* **Work item**: Look for the string "instances" in the material below. Copy every line where you find it.

* **Information provided**:
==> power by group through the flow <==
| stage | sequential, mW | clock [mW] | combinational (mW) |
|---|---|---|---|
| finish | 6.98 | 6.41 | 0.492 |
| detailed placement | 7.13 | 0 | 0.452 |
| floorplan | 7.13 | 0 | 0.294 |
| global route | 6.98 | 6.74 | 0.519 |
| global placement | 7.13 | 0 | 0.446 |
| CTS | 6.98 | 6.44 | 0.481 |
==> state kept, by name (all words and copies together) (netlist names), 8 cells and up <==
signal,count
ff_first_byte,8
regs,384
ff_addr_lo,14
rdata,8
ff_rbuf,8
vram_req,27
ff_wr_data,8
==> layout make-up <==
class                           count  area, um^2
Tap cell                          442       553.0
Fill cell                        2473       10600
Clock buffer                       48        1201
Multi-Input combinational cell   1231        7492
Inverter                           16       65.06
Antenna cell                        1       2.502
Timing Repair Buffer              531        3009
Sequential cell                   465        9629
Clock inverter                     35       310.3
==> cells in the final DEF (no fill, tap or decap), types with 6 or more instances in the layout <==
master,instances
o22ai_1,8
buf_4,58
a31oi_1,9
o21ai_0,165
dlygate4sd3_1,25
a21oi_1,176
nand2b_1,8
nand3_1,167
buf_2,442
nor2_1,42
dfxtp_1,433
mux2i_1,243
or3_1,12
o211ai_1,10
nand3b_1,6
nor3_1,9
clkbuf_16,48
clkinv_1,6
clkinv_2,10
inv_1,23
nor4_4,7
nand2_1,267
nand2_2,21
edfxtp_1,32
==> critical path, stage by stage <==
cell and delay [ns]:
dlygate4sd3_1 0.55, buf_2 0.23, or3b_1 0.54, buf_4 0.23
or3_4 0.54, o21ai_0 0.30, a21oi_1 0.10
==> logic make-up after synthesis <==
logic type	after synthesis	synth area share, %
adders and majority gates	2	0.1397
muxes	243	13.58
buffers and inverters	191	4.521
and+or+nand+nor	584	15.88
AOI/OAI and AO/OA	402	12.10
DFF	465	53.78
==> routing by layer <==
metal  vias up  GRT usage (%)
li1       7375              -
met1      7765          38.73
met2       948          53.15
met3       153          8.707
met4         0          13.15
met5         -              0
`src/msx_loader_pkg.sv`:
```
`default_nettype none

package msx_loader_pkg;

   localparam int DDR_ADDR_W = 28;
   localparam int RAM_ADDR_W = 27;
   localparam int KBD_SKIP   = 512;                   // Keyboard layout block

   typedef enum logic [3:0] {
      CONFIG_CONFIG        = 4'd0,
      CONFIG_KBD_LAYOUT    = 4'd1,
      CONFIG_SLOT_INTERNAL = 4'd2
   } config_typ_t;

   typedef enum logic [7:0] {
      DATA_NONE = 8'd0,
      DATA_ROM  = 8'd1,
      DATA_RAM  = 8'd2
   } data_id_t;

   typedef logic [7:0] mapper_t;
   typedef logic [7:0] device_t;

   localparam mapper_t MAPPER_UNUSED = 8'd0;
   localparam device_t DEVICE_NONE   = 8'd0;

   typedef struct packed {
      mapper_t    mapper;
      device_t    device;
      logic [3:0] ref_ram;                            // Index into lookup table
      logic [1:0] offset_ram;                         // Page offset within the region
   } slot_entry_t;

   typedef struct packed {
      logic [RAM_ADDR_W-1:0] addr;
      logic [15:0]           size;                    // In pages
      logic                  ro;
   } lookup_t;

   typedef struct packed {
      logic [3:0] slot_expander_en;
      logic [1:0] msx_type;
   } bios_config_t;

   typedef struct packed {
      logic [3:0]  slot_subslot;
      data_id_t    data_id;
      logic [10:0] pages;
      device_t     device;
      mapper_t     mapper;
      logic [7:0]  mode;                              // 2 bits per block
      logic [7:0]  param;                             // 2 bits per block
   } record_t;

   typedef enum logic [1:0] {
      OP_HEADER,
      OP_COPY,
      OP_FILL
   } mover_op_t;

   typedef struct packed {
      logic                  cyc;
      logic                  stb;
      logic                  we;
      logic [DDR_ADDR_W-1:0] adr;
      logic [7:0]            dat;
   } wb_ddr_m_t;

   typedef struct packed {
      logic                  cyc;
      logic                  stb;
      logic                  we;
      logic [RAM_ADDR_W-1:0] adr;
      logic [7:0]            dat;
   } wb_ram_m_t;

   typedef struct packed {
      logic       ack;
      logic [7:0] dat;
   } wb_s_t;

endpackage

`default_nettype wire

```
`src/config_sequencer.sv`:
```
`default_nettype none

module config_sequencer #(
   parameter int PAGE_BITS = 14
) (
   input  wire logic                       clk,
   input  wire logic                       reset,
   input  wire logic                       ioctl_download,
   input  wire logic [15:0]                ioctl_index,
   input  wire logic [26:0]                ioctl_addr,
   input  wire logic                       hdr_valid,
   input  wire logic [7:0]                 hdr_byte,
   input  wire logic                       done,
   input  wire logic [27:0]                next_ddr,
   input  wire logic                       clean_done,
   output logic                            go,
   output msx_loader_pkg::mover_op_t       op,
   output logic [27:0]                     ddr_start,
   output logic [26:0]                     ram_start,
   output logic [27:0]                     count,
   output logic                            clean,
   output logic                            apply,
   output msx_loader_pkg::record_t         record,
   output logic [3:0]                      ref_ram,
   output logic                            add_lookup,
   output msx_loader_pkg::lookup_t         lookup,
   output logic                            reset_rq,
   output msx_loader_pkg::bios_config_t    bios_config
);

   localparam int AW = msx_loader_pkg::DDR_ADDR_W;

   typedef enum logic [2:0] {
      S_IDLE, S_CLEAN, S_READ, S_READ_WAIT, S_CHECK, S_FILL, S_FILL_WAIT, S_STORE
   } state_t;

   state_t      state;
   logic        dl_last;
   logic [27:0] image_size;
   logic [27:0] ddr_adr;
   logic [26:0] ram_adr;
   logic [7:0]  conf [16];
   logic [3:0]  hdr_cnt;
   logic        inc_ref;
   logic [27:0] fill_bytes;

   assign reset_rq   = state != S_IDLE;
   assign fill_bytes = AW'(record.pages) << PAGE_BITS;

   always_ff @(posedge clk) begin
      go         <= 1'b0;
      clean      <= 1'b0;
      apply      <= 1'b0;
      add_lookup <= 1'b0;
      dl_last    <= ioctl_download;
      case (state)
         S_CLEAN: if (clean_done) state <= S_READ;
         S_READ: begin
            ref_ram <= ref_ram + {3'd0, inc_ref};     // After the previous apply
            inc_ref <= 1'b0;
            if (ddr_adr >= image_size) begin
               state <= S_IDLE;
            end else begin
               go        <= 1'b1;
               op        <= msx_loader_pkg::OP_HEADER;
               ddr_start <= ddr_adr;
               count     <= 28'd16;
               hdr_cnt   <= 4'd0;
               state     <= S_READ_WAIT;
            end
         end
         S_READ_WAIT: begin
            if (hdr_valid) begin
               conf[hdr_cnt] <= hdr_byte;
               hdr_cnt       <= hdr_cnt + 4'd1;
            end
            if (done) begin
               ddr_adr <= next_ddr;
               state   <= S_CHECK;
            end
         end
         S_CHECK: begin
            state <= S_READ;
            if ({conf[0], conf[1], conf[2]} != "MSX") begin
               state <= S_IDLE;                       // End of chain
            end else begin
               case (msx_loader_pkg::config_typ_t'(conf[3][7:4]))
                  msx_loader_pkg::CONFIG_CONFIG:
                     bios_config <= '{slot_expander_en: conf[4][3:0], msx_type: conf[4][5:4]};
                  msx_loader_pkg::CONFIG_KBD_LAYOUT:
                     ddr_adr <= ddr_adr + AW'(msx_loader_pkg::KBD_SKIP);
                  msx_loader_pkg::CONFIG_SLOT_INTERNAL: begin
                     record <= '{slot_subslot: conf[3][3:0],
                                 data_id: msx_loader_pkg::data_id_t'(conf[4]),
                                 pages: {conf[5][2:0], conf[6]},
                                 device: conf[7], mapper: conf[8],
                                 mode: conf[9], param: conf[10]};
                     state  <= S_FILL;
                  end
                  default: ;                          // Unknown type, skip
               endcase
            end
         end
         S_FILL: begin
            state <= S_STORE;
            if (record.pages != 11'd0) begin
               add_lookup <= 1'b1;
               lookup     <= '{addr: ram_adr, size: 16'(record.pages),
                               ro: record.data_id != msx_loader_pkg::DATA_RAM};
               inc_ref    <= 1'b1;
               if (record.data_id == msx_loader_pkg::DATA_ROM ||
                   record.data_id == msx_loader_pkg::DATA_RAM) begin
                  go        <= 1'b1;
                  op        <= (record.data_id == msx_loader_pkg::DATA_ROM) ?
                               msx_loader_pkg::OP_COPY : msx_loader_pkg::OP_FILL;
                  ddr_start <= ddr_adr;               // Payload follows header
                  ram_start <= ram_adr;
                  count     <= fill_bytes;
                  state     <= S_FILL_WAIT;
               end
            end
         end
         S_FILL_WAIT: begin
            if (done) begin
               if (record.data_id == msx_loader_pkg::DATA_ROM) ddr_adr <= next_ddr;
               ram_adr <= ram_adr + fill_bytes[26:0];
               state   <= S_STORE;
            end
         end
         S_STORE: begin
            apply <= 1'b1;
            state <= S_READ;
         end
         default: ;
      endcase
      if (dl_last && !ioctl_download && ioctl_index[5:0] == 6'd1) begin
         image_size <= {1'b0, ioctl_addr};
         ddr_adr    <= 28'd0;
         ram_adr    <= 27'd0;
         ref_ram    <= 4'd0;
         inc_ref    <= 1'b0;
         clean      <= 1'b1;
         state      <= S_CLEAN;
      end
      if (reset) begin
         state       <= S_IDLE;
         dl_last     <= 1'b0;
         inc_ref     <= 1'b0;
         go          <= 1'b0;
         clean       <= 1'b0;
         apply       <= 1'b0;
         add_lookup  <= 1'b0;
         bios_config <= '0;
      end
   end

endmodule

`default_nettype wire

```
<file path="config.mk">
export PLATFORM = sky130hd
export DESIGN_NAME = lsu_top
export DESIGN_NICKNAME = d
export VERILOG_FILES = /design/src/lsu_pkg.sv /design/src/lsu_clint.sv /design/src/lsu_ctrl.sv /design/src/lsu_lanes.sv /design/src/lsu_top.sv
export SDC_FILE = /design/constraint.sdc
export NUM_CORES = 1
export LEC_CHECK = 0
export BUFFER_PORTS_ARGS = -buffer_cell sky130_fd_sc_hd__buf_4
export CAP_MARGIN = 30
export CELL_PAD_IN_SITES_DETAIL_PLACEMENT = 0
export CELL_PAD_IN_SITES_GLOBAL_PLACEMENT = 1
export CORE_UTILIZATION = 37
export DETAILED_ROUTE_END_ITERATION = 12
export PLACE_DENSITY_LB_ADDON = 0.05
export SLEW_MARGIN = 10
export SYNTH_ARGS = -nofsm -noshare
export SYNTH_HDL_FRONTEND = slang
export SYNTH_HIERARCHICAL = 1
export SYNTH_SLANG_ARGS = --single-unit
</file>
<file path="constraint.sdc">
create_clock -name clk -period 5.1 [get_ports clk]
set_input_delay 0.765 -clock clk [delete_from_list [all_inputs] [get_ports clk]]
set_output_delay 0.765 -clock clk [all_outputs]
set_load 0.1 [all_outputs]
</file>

* **Result of the task**:
==> cells in the final DEF (no fill, tap or decap), types with 6 or more instances in the layout <==
master,instances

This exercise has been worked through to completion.